■ **Your task**: Determine the number of lines below that contain the string "post", and state only that number.

■ **Dataset excerpts**:
____________________
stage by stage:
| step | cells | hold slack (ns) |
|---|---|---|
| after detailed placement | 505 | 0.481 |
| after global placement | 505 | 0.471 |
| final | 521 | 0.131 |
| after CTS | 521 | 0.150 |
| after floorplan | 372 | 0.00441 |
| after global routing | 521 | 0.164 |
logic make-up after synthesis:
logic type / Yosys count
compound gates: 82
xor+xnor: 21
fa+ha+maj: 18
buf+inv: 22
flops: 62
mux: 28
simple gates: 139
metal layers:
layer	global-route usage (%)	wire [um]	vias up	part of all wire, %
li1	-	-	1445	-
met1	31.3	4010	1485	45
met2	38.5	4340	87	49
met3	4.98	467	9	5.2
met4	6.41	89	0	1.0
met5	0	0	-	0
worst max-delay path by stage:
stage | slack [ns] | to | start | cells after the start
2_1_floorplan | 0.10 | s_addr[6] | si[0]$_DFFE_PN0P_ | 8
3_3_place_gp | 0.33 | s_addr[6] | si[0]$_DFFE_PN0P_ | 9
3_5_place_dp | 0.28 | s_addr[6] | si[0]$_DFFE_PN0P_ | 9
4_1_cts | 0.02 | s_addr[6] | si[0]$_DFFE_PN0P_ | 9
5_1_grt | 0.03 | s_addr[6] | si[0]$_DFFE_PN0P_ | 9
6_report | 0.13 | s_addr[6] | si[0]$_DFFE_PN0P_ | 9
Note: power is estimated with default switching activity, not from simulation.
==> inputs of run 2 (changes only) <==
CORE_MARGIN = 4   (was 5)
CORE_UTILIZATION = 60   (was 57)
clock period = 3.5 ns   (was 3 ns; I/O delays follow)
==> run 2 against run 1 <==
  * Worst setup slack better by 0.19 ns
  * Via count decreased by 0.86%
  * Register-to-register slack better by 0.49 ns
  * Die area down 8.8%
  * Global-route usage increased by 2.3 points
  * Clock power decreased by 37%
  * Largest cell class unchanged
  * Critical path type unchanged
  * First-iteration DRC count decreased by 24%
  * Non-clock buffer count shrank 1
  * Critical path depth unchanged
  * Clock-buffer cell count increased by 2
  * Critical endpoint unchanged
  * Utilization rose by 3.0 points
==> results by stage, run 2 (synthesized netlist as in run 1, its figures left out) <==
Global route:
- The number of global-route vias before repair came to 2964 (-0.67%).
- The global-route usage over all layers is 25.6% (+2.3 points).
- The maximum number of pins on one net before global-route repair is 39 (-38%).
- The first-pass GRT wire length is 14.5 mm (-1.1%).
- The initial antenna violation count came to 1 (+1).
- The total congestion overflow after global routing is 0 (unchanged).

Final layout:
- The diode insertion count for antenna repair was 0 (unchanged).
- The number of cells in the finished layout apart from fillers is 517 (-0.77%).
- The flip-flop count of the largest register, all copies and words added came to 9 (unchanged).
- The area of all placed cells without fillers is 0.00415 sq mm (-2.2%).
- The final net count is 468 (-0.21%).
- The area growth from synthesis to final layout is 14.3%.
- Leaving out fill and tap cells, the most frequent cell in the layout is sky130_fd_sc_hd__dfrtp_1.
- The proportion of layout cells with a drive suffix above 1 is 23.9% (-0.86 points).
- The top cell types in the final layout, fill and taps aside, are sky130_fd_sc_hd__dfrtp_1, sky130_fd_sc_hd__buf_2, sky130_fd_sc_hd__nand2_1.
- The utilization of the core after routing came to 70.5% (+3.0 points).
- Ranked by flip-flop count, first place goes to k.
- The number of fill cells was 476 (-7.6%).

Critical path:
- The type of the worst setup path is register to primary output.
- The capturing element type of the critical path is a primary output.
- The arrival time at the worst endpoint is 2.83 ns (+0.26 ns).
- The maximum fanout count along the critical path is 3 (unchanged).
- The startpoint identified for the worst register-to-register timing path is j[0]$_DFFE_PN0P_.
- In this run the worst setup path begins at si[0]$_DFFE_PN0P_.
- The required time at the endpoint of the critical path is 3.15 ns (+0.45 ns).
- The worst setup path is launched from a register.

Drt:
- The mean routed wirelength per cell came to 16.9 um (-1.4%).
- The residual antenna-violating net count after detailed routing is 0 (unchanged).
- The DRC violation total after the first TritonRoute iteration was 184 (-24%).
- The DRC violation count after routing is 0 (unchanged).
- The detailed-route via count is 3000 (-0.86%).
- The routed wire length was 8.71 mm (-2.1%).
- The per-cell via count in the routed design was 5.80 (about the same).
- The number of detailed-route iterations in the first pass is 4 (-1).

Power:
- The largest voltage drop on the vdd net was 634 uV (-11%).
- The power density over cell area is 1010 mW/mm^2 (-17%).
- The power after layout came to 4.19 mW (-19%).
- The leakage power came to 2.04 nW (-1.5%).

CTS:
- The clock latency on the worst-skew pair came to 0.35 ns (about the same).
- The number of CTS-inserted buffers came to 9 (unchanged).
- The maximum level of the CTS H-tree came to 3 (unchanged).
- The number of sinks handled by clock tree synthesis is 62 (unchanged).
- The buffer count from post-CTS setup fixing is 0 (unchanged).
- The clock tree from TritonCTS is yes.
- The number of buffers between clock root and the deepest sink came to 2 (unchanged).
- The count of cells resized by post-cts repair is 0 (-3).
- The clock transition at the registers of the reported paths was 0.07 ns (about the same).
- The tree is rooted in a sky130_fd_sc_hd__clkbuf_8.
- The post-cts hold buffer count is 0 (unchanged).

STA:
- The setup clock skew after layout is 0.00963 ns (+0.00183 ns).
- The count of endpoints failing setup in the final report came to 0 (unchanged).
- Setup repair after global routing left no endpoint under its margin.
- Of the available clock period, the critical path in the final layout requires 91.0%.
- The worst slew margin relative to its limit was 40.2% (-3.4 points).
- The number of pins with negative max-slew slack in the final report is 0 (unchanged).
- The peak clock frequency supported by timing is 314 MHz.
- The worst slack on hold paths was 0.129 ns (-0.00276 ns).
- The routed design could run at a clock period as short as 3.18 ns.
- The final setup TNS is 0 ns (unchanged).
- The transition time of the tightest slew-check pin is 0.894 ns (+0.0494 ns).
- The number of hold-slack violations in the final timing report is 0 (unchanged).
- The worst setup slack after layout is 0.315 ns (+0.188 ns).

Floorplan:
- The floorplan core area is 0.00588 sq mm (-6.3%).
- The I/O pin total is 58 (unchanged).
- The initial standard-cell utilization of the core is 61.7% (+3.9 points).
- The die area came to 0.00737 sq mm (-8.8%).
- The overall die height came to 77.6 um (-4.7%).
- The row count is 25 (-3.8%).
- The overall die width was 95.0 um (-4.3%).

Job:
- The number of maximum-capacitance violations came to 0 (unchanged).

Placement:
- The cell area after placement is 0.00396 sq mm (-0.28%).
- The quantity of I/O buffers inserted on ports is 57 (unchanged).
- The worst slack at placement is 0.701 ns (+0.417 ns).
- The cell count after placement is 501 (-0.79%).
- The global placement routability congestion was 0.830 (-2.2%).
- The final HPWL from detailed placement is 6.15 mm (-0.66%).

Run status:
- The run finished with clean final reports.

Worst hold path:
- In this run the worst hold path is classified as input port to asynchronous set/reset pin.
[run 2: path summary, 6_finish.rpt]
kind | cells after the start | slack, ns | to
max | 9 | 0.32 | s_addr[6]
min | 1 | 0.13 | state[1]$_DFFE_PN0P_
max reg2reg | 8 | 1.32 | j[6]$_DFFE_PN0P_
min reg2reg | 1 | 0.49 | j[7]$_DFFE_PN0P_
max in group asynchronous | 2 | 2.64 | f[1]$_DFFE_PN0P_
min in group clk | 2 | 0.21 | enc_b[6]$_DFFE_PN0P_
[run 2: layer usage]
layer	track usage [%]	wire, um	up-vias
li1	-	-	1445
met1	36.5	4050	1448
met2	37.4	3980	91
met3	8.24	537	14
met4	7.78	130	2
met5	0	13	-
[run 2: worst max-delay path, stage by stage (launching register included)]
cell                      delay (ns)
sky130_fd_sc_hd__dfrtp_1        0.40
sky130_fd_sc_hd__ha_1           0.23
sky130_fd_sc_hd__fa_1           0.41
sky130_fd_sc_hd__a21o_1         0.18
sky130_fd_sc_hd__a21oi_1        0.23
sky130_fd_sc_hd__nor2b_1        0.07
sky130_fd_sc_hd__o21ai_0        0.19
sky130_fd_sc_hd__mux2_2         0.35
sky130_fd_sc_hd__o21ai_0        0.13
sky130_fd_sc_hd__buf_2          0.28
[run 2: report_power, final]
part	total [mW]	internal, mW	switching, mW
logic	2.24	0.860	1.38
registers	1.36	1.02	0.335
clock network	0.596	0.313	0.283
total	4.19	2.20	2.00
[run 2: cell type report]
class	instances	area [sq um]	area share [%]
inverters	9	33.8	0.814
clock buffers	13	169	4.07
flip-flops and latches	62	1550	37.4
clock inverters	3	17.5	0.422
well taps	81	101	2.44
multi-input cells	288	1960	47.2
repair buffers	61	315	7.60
--- src/rtl/lif_sweep_scheduler.sv ---
// Time-multiplexed LIF scheduler: one datapath sweeps N_NEURONS states per tick.
// Ports: clk, rst, tick, cur_idx/cur_in, spike_valid/ready/idx, busy, overrun, dbg_sel/state.
module lif_sweep_scheduler
   import lif_pkg::*;
#(
   parameter int N_NEURONS  = 8,
   parameter int THRESHOLD  = LIF_THRESHOLD,
   parameter int LEAK_SHIFT = LIF_LEAK_SHIFT,
   parameter int FIFO_DEPTH = 4,
   localparam int IW        = $clog2(N_NEURONS)
) (
   input  logic          clk,
   input  logic          rst,
   input  logic          tick,
   output logic [IW-1:0] cur_idx,
   input  logic [7:0]    cur_in,
   output logic          spike_valid,
   input  logic          spike_ready,
   output logic [IW-1:0] spike_idx,
   output logic          busy,
   output logic          overrun,
   input  logic [IW-1:0] dbg_sel,
   output logic [7:0]    dbg_state
);

   localparam logic [7:0]    THR8  = 8'(THRESHOLD);
   localparam logic [2:0]    SH3   = 3'(LEAK_SHIFT);
   localparam logic [IW-1:0] LASTI = IW'(N_NEURONS - 1);

   state_t        state_q;
   logic [IW-1:0] idx_q;
   logic [7:0]    st_q [N_NEURONS];
   logic          ovr_q;

   logic [8:0]    step;
   logic          fire;
   logic          stall;
   logic          commit;
   logic          push;
   logic          fifo_full;
   logic          fifo_empty;

   // Stall uses the count before any same-cycle pop, so a full
   // FIFO holds the sweep for at least one cycle.
   always_comb begin
      step   = lif_step(st_q[idx_q], cur_in, THR8, SH3);
      fire   = (state_q == SWEEP) && step[8];
      stall  = fire && fifo_full;
      commit = (state_q == SWEEP) && !stall;
      push   = fire && !stall;
   end

   always_ff @(posedge clk) begin
      if (rst) begin
         state_q <= IDLE;
         idx_q   <= '0;
         ovr_q   <= 1'b0;
         for (int i = 0; i < N_NEURONS; i++) begin
            st_q[i] <= '0;
         end
      end else begin
         unique case (state_q)
            IDLE: begin
               if (tick) begin
                  state_q <= SWEEP;
                  idx_q   <= '0;
               end
            end
            SWEEP: begin
               if (tick) begin
                  ovr_q <= 1'b1;
               end
               if (commit) begin
                  st_q[idx_q] <= step[7:0];
                  if (idx_q == LASTI) begin
                     state_q <= IDLE;
                     idx_q   <= '0;
                  end else begin
                     idx_q <= idx_q + 1'b1;
                  end
               end
            end
            default: state_q <= IDLE;
         endcase
      end
   end

   assign busy        = (state_q == SWEEP);
   assign cur_idx     = idx_q;
   assign overrun     = ovr_q;
   assign dbg_state   = st_q[dbg_sel];
   assign spike_valid = !fifo_empty;

   lif_spike_fifo #(
      .W     (IW),
      .DEPTH (FIFO_DEPTH)
   ) u_fifo (
      .clk     (clk),
      .rst_i   (rst),
      .push_i  (push),
      .data_i  (idx_q),
      .full_o  (fifo_full),
      .pop_i   (spike_ready),
      .empty_o (fifo_empty),
      .head_o  (spike_idx)
   );

endmodule
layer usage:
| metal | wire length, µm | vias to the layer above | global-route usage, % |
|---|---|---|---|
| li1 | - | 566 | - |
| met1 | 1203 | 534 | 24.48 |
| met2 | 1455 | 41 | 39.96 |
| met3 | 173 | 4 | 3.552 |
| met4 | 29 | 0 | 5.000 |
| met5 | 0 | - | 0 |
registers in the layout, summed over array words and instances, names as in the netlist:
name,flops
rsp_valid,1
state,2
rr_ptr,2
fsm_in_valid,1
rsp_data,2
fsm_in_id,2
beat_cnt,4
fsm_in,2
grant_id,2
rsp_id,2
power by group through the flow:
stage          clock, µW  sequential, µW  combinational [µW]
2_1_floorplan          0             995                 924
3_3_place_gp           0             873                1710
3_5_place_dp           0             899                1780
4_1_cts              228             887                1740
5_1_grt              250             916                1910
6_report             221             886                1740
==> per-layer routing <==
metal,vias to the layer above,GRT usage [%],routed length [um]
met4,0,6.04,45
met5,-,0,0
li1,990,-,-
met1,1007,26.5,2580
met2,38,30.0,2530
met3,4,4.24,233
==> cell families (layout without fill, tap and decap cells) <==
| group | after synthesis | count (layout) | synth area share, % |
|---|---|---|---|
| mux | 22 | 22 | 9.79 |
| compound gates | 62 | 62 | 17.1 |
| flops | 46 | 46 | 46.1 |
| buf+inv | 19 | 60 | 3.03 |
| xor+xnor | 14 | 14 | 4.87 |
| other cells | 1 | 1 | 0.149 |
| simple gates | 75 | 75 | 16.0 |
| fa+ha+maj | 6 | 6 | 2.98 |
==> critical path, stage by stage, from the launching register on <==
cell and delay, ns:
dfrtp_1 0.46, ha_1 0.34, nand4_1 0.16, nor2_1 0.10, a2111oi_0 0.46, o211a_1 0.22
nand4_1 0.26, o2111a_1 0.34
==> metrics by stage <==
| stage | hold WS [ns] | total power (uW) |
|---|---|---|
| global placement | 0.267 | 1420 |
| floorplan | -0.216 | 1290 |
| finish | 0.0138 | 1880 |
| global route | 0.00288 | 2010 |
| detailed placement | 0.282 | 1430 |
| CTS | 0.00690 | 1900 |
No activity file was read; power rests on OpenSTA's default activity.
$ cat config.mk
export PLATFORM = sky130hd
export DESIGN_NAME = car_collision_scanner
export DESIGN_NICKNAME = d
export VERILOG_FILES = /design/src/rtl/car_collision_scanner.sv
export SDC_FILE = /design/constraint.sdc
export NUM_CORES = 1
export LEC_CHECK = 0
export ABC_AREA = 1
export CELL_PAD_IN_SITES_DETAIL_PLACEMENT = 0
export CELL_PAD_IN_SITES_GLOBAL_PLACEMENT = 2
export CORE_MARGIN = 2
export CORE_UTILIZATION = 28
export DETAILED_ROUTE_END_ITERATION = 8
export PLACE_DENSITY_LB_ADDON = 0.1
export SLEW_MARGIN = 40
export SYNTH_ARGS = -nofsm -noshare
export SYNTH_HDL_FRONTEND = slang
export SYNTH_SLANG_ARGS = --single-unit
$ cat constraint.sdc
create_clock -name clk -period 3.42 [get_ports clk]
set_input_delay 0.684 -clock clk [delete_from_list [all_inputs] [get_ports clk]]
set_output_delay 0.684 -clock clk [all_outputs]
set_load 0.01 [all_outputs]
$ cat src/rtl/car_collision_scanner.sv
// ---------------------------------------------------------------------------
// car_collision_scanner
//
// Per-frame collision scanner. On an accepted scan_start it latches the frog
// position, walks the car slots one per cycle through an external read-select
// mux and checks each slot for row and column overlap with the frog. Column
// overlap handles a car whose tail wraps from the last grid column back to
// column 0. When the walk finishes it publishes a registered hit result and a
// one-cycle done pulse for the game-state controller.
//
// Ports
//   clk           system clock
//   reset_n       synchronous active-low reset
//   scan_start    one-cycle scan request (ignored while busy)
//   frog_x/y      frog pixel position, sampled on an accepted request
//   car_sel       slot index driven to the external car mux
//   car_valid_in  selected slot holds an active car
//   car_pos_in    selected car head column, 0..POSITIONS-1
//   car_y_in      selected car pixel row
//   car_len_in    selected car length code (occupies len+1 columns)
//   busy          scan in progress (SCAN or REPORT)
//   done          one-cycle pulse when hit/hit_index are updated
//   hit           last completed scan found an overlap
//   hit_index     lowest overlapping slot, 0 when hit is 0
// ---------------------------------------------------------------------------
module car_collision_scanner #(
   parameter  int NUM_CARS  = 8,
   parameter  int POSITIONS = 20,
   parameter  int STEP_SIZE = 32,
   localparam int SEL_W     = (NUM_CARS > 1) ? $clog2(NUM_CARS) : 1
) (
   input  logic             clk,
   input  logic             reset_n,
   input  logic             scan_start,
   input  logic [9:0]       frog_x,
   input  logic [9:0]       frog_y,
   output logic [SEL_W-1:0] car_sel,
   input  logic             car_valid_in,
   input  logic [4:0]       car_pos_in,
   input  logic [9:0]       car_y_in,
   input  logic [1:0]       car_len_in,
   output logic             busy,
   output logic             done,
   output logic             hit,
   output logic [SEL_W-1:0] hit_index
);

   localparam int               SHIFT = $clog2(STEP_SIZE);
   localparam logic [SEL_W-1:0] LAST  = SEL_W'(NUM_CARS - 1);
   localparam logic [5:0]       POS6  = 6'(POSITIONS);

   typedef enum logic [1:0] {IDLE, SCAN, REPORT} state_t;

   state_t           state, state_nxt;
   logic [5:0]       frog_col;
   logic [9:0]       frog_row;
   logic             acc_hit;
   logic [SEL_W-1:0] acc_idx;

   // frog column from pixel x; saturate so a far off-grid x cannot alias
   // back onto the grid through truncation to 6 bits
   logic [9:0] col_full;
   logic [5:0] fc_in;
   assign col_full = frog_x >> SHIFT;
   assign fc_in    = (col_full > 10'd63) ? 6'd63 : col_full[5:0];

   // distance from the car head forward to the frog column, modulo the row
   // width; 6-bit wraparound arithmetic is exact because the true result is
   // always below POSITIONS
   logic [5:0] pos6;
   logic [5:0] diff;
   logic       col_hit;
   logic       slot_hit;

   assign pos6 = {1'b0, car_pos_in};

   always_comb begin
      diff = 6'd0;
      if (frog_col >= pos6) diff = frog_col - pos6;
      else                  diff = frog_col + POS6 - pos6;
   end

   assign col_hit  = (frog_col < POS6) && (diff <= {4'b0, car_len_in});
   assign slot_hit = car_valid_in && (car_y_in == frog_row) && col_hit;

   // state register
   always_ff @(posedge clk) begin
      if (!reset_n) state <= IDLE;
      else          state <= state_nxt;
   end

   // next-state logic
   always_comb begin
      state_nxt = state;
      case (state)
         IDLE:    if (scan_start) state_nxt = SCAN;
         SCAN:    if (car_sel == LAST) state_nxt = REPORT;
         REPORT:  state_nxt = IDLE;
         default: state_nxt = IDLE;
      endcase
   end

   // datapath and registered outputs
   always_ff @(posedge clk) begin
      if (!reset_n) begin
         car_sel   <= '0;
         busy      <= 1'b0;
         done      <= 1'b0;
         hit       <= 1'b0;
         hit_index <= '0;
         frog_col  <= 6'd0;
         frog_row  <= 10'd0;
         acc_hit   <= 1'b0;
         acc_idx   <= '0;
      end else begin
         case (state)
            IDLE: begin
               done <= 1'b0;
               if (scan_start) begin
                  frog_row <= frog_y;
                  frog_col <= fc_in;
                  acc_hit  <= 1'b0;
                  acc_idx  <= '0;
                  car_sel  <= '0;
                  busy     <= 1'b1;
               end
            end
            SCAN: begin
               // first overlap wins; later slots never overwrite the index
               if (slot_hit && !acc_hit) begin
                  acc_hit <= 1'b1;
                  acc_idx <= car_sel;
               end
               if (car_sel == LAST) begin
                  // fold the final slot in here so hit/done are already
                  // valid during the REPORT cycle
                  hit       <= acc_hit | slot_hit;
                  hit_index <= acc_hit  ? acc_idx :
                               slot_hit ? car_sel : '0;
                  done      <= 1'b1;
               end else begin
                  car_sel <= car_sel + SEL_W'(1);
               end
            end
            REPORT: begin
               done    <= 1'b0;
               busy    <= 1'b0;
               car_sel <= '0;
            end
            default: begin
               done <= 1'b0;
               busy <= 1'b0;
            end
         endcase
      end
   end

endmodule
____________________
■ **Your solution**: 3